[config.mk]
export PLATFORM = sky130hd
export DESIGN_NAME = cpu_bus_decoder
export DESIGN_NICKNAME = d
export VERILOG_FILES = /design/src/rtl/fpga_bus_pkg.sv /design/src/rtl/cpu_bus_decoder.sv
export VERILOG_INCLUDE_DIRS = /design/src /design/src/rtl
export SDC_FILE = /design/constraint.sdc
export NUM_CORES = 1
export LEC_CHECK = 0
export BUFFER_PORTS_ARGS = -buffer_cell sky130_fd_sc_hd__buf_2
export CELL_PAD_IN_SITES_DETAIL_PLACEMENT = 0
export CELL_PAD_IN_SITES_GLOBAL_PLACEMENT = 1
export CORE_MARGIN = 3
export CORE_UTILIZATION = 33
export DETAILED_ROUTE_END_ITERATION = 16
export GPL_TIMING_DRIVEN = 1
export PLACE_DENSITY = 0.69
export SLEW_MARGIN = 30
export SYNTH_ARGS = -nofsm -noshare
export SYNTH_HDL_FRONTEND = slang
export SYNTH_SLANG_ARGS = --single-unit
[constraint.sdc]
create_clock -name CPU_CKIO -period 2.4 [get_ports CPU_CKIO]
set_input_delay 0.12 -clock CPU_CKIO [delete_from_list [all_inputs] [get_ports CPU_CKIO]]
set_output_delay 0.12 -clock CPU_CKIO [all_outputs]
set_load 0.05 [all_outputs]
[src/rtl/fpga_bus_consts.svh]
`ifndef FPGA_BUS_CONSTS_SVH
`define FPGA_BUS_CONSTS_SVH

// target select codes on CPU_ADDR[16:15]
`define BRAM_SELECT_CONTROLLER 2'd0
`define BRAM_SELECT_MOD 2'd1
`define BRAM_SELECT_NORMAL 2'd2

// controller register map in word addresses
`define ADDR_CTL_FLAG 14'h000
`define ADDR_MOD_MEM_WR_PAGE 14'h001
`define ADDR_MOD_CYCLE 14'h002
// divider is split into two 16-bit halves
`define ADDR_MOD_FREQ_DIV_0 14'h003
`define ADDR_MOD_FREQ_DIV_1 14'h004
// read-only identification word
`define ADDR_FPGA_INFO 14'h005

`define FPGA_INFO_WORD 16'h00A5

// control flag bit that picks the drive read page
`define CTL_FLAG_DRIVE_PAGE_BIT 0

// modulation memory words per page
// each word carries two 8-bit samples
`define MOD_WORDS_PER_PAGE 2048

// drive entries per page
`define NUM_TRANSDUCERS 256

`endif

[src/rtl/fpga_bus_pkg.sv]
`default_nettype none

package fpga_bus_pkg;

  // one transducer drive setting
  // intensity sits in the upper byte
  typedef struct packed {
    logic [7:0] intensity;
    logic [7:0] phase;
  } drive_entry_t;

  // two modulation samples in one bus word
  // sample_lo holds the even sample index
  typedef struct packed {
    logic [7:0] sample_hi;
    logic [7:0] sample_lo;
  } mod_pair_t;

  // the 16-bit CPU data word
  // drive memory and modulation memory see it differently
  typedef union packed {
    logic [15:0] raw;
    drive_entry_t drive;
    mod_pair_t mod;
  } bus_word_u;

  // decoded write broadcast to every target
  // wr is high for exactly one cycle per CPU write
  typedef struct packed {
    logic wr;
    // target select code
    logic [1:0] sel;
    // word address inside the target
    logic [13:0] addr;
    bus_word_u data;
  } bus_wr_t;

endpackage

`default_nettype wire

[src/rtl/cpu_bus_decoder.sv]
`default_nettype none

`include "fpga_bus_consts.svh"

module cpu_bus_decoder (
  input wire CPU_CKIO,
  input wire rst_n,
  input wire [16:1] cpu_addr,
  input wire cpu_cs1_n,
  input wire cpu_we0_n,
  input wire cpu_rd_n,
  input wire [15:0] cpu_data_in,
  input wire [15:0] reg_rdata,
  output fpga_bus_pkg::bus_wr_t bus_wr,
  output logic [13:0] rd_addr,
  output logic [15:0] cpu_data_out
);
  import fpga_bus_pkg::*;

  // strobes after one register stage
  logic cs_q;
  logic we_q;
  logic rd_q;
  // previous registered write strobe for edge detect
  logic we_qq;
  // address and data sampled with the strobes
  logic [16:1] addr_q;
  bus_word_u data_q;
  // write broadcast fields
  logic wr_pulse;
  logic [1:0] wr_sel;
  logic [13:0] wr_addr;
  bus_word_u wr_data;
  // select code of the held read address
  logic [1:0] rd_sel;
  logic wr_start;

  // falling edge of registered WE while CS is low
  assign wr_start = ~cs_q & ~we_q & we_qq;

  // strobes idle high
  always_ff @(posedge CPU_CKIO) begin
    if (!rst_n) begin
      cs_q <= 1'b1;
      we_q <= 1'b1;
      we_qq <= 1'b1;
      rd_q <= 1'b1;
    end else begin
      cs_q <= cpu_cs1_n;
      we_q <= cpu_we0_n;
      we_qq <= we_q;
      rd_q <= cpu_rd_n;
    end
  end

  always_ff @(posedge CPU_CKIO) begin
    addr_q <= cpu_addr;
    data_q.raw <= cpu_data_in;
  end

  // one pulse per write cycle
  // held WE does not retrigger
  always_ff @(posedge CPU_CKIO) begin
    if (!rst_n) begin
      wr_pulse <= 1'b0;
    end else begin
      wr_pulse <= wr_start;
    end
  end

  // payload captured alongside the pulse
  always_ff @(posedge CPU_CKIO) begin
    if (wr_start) begin
      wr_sel <= addr_q[16:15];
      wr_addr <= addr_q[14:1];
      wr_data <= data_q;
    end
  end

  assign bus_wr = '{wr: wr_pulse, sel: wr_sel, addr: wr_addr, data: wr_data};

  // read address held until the next read cycle
  always_ff @(posedge CPU_CKIO) begin
    if (!rst_n) begin
      rd_addr <= '0;
      rd_sel <= `BRAM_SELECT_CONTROLLER;
    end else if (~cs_q & we_q & ~rd_q) begin
      rd_addr <= addr_q[14:1];
      rd_sel <= addr_q[16:15];
    end
  end

  // only the register bank is readable
  always_ff @(posedge CPU_CKIO) begin
    if (!rst_n) begin
      cpu_data_out <= '0;
    end else if (rd_sel == `BRAM_SELECT_CONTROLLER) begin
      cpu_data_out <= reg_rdata;
    end else begin
      cpu_data_out <= '0;
    end
  end

endmodule

`default_nettype wire

* After elaboration in Yosys (flattened, before gate mapping)
Cells that the tools add are included. Widths: inputs -> output; s select.
Storage, ports and cells: input port bits 53, bits in writable memories 0, memory bits (read-only) 0, memories kept 0, latch bits 0, word-level logic and storage cells 22, flip-flop bits (word level) 101, output and inout bits 63
Operators by class: $add $sub $neg 0, eq/ne operators 0, magnitude comparators 0, shifts and indexed selects 0, reduce and logical (&&, ||, !) cells 2, multiply operators 0, bitwise gates (word level) 7, divide/modulo/power cells 0, multiplexer cells 0
Operator list (number):
- $and 1x1->1 | 4
- $not 1->1 | 3
- $logic_not 2->1 | 1
- $reduce_and 2->1 | 1

* Longest topological paths before layout
Gate-level depths: netlist of run 1.
word-level depth 3, gate-level depth with buffers 4, mapped depth without buffers 2

* Least setup slack after synthesis of run 1
OpenSTA, ideal clock, no wires.
path type register to register, start point register cs_q, end point register wr_addr[0] (enable), data arrival time 1.806 ns, required time 1.979 ns, path slack 0.173 ns, period minus slack after synthesis 2.227 ns, library setup time 0.421 ns, buffers on the path 0, cell stages (with the launch flop) 3, cell sequence dfxtp_1 > nand2b_1 > nor2_1
Between the ends: word-level cells in the longest chain between the ends 3
Ends and longest elaborated chain:
- start, declared | RTL line cpu_bus_decoder.sv:21 | logic cs_q;
- start signal, assigned | RTL line cpu_bus_decoder.sv:49 | cs_q <= cpu_cs1_n;
- $not 1->1 | RTL line cpu_bus_decoder.sv:39 | assign wr_start = ~cs_q & ~we_q & we_qq;
- $and 1x1->1 (2 in series) | RTL line cpu_bus_decoder.sv:39
- named net wr_start | RTL line cpu_bus_decoder.sv:36 | logic wr_start;
- end signal, assigned | RTL line cpu_bus_decoder.sv:75 | wr_addr <= addr_q[14:1];
- end, declared | RTL line cpu_bus_decoder.sv:32 | logic [13:0] wr_addr;
The timed path passes the listed nets, and every way through them passes these cells. A chain may end at the register's enable or synchronous reset.

* Worst setup path after layout of run 1
start point register cs_q, end point register wr_sel[0] (enable)
Between the ends: word-level cells in the longest chain between the ends 3
Ends and longest elaborated chain:
- $not 1->1 | RTL line cpu_bus_decoder.sv:39
- $and 1x1->1 (2 in series) | RTL line cpu_bus_decoder.sv:39
- named net wr_start | RTL line cpu_bus_decoder.sv:36
- end signal, assigned | RTL line cpu_bus_decoder.sv:74 | wr_sel <= addr_q[16:15];
- end, declared | RTL line cpu_bus_decoder.sv:31 | logic [1:0] wr_sel;
The timed path passes the listed nets, and every way through them passes these cells.

==> results of run 1 <==
worst max-delay path by stage:
stage | slack, ns | end | depth (start not counted) | startpoint
floorplan | 0.17 | wr_addr[0]$_DFFE_PP_ | 2 | cs_q$_SDFF_PN1_
global placement | 0.84 | wr_data[8]$_DFFE_PP_ | 3 | cs_q$_SDFF_PN1_
detailed placement | 0.82 | wr_data[8]$_DFFE_PP_ | 3 | cs_q$_SDFF_PN1_
CTS | 0.80 | wr_data[3]$_DFFE_PP_ | 3 | cs_q$_SDFF_PN1_
global route | 0.72 | wr_sel[0]$_DFFE_PP_ | 3 | cs_q$_SDFF_PN1_
finish | 0.83 | wr_sel[0]$_DFFE_PP_ | 3 | cs_q$_SDFF_PN1_
metrics by stage:
step | cells | util [%]
3_3_place_gp | 397 | 42.6
5_1_grt | 464 | 50.9
3_5_place_dp | 397 | 42.6
2_1_floorplan | 182 | -
6_report | 464 | 50.9
4_1_cts | 464 | 50.9
cell type report:
| type | instances | area [um2] | share of cell area, % |
|---|---|---|---|
| multi-input combinational | 73 | 464 | 11.0 |
| clock inverter | 6 | 46.3 | 1.10 |
| tap | 105 | 131 | 3.11 |
| sequential | 101 | 2340 | 55.5 |
| timing repair buffer | 169 | 1110 | 26.3 |
| clock buffer | 10 | 128 | 3.02 |
power by group through the flow:
stage	clock network, mW	logic [mW]	registers (mW)
after floorplan	0	0.0484	1.98
after global placement	0	0.224	1.88
after detailed placement	0	0.226	1.89
after CTS	0.995	0.291	1.85
after global routing	1.06	0.309	1.85
final	0.950	0.288	1.84
timing repair:
| item | in CTS | in global routing |
|---|---|---|
| hold buffers | 51 | 0 |
| buffers inserted | 0 | 0 |
| hold endpoints to repair | 51 | 0 |
state kept, by name (all words and copies together) (netlist names):
name	count
we_q	1
wr_data	16
wr_sel	2
cs_q	1
cpu_data_out	16
rd_addr	14
we_qq	1
data_q	16
addr_q	16
wr_addr	14
wr_pulse	1
rd_q	1
rd_sel	2
metal layers:
| metal | vias up | global-route usage [%] | wire length, um |
|---|---|---|---|
| met1 | 834 | 14.2 | 2410 |
| met2 | 74 | 20.9 | 2880 |
| met3 | 4 | 4.18 | 451 |
| met4 | 0 | 4.73 | 42 |
| li1 | 943 | - | - |
| met5 | - | 0 | 0 |
cell families after synthesis:
family / synth area share, %
buffers and inverters: 2.19
muxes: 5.61
DFF: 82.0
and+or+nand+nor: 10.2
synthesized netlist by cell type:
cell type / n / area (um2)
buf_4: 3 / 22.5
mux2i_1: 16 / 160
buf_8: 1 / 15.0
nor3b_2: 1 / 12.5
dfxtp_1: 69 / 1380
nand2b_1: 5 / 31.3
edfxtp_1: 32 / 961
clkbuf_1: 1 / 3.75
nor3b_4: 1 / 18.8
nand2_1: 32 / 120
nor2_1: 2 / 7.51
and2_1: 16 / 100
buf_6: 1 / 11.3
buf_2: 2 / 10.0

+--

§ YOUR INSTRUCTIONS: Nothing but the exact lines of the data above, from the line containing "buffers and inverters: 2.19" through the last, should appear in the answer.

§ YOUR RESPONSE:
buffers and inverters: 2.19
muxes: 5.61
DFF: 82.0
and+or+nand+nor: 10.2
synthesized netlist by cell type:
cell type / n / area (um2)
buf_4: 3 / 22.5
mux2i_1: 16 / 160
buf_8: 1 / 15.0
nor3b_2: 1 / 12.5
dfxtp_1: 69 / 1380
nand2b_1: 5 / 31.3
edfxtp_1: 32 / 961
clkbuf_1: 1 / 3.75
nor3b_4: 1 / 18.8
nand2_1: 32 / 120
nor2_1: 2 / 7.51
and2_1: 16 / 100
buf_6: 1 / 11.3
buf_2: 2 / 10.0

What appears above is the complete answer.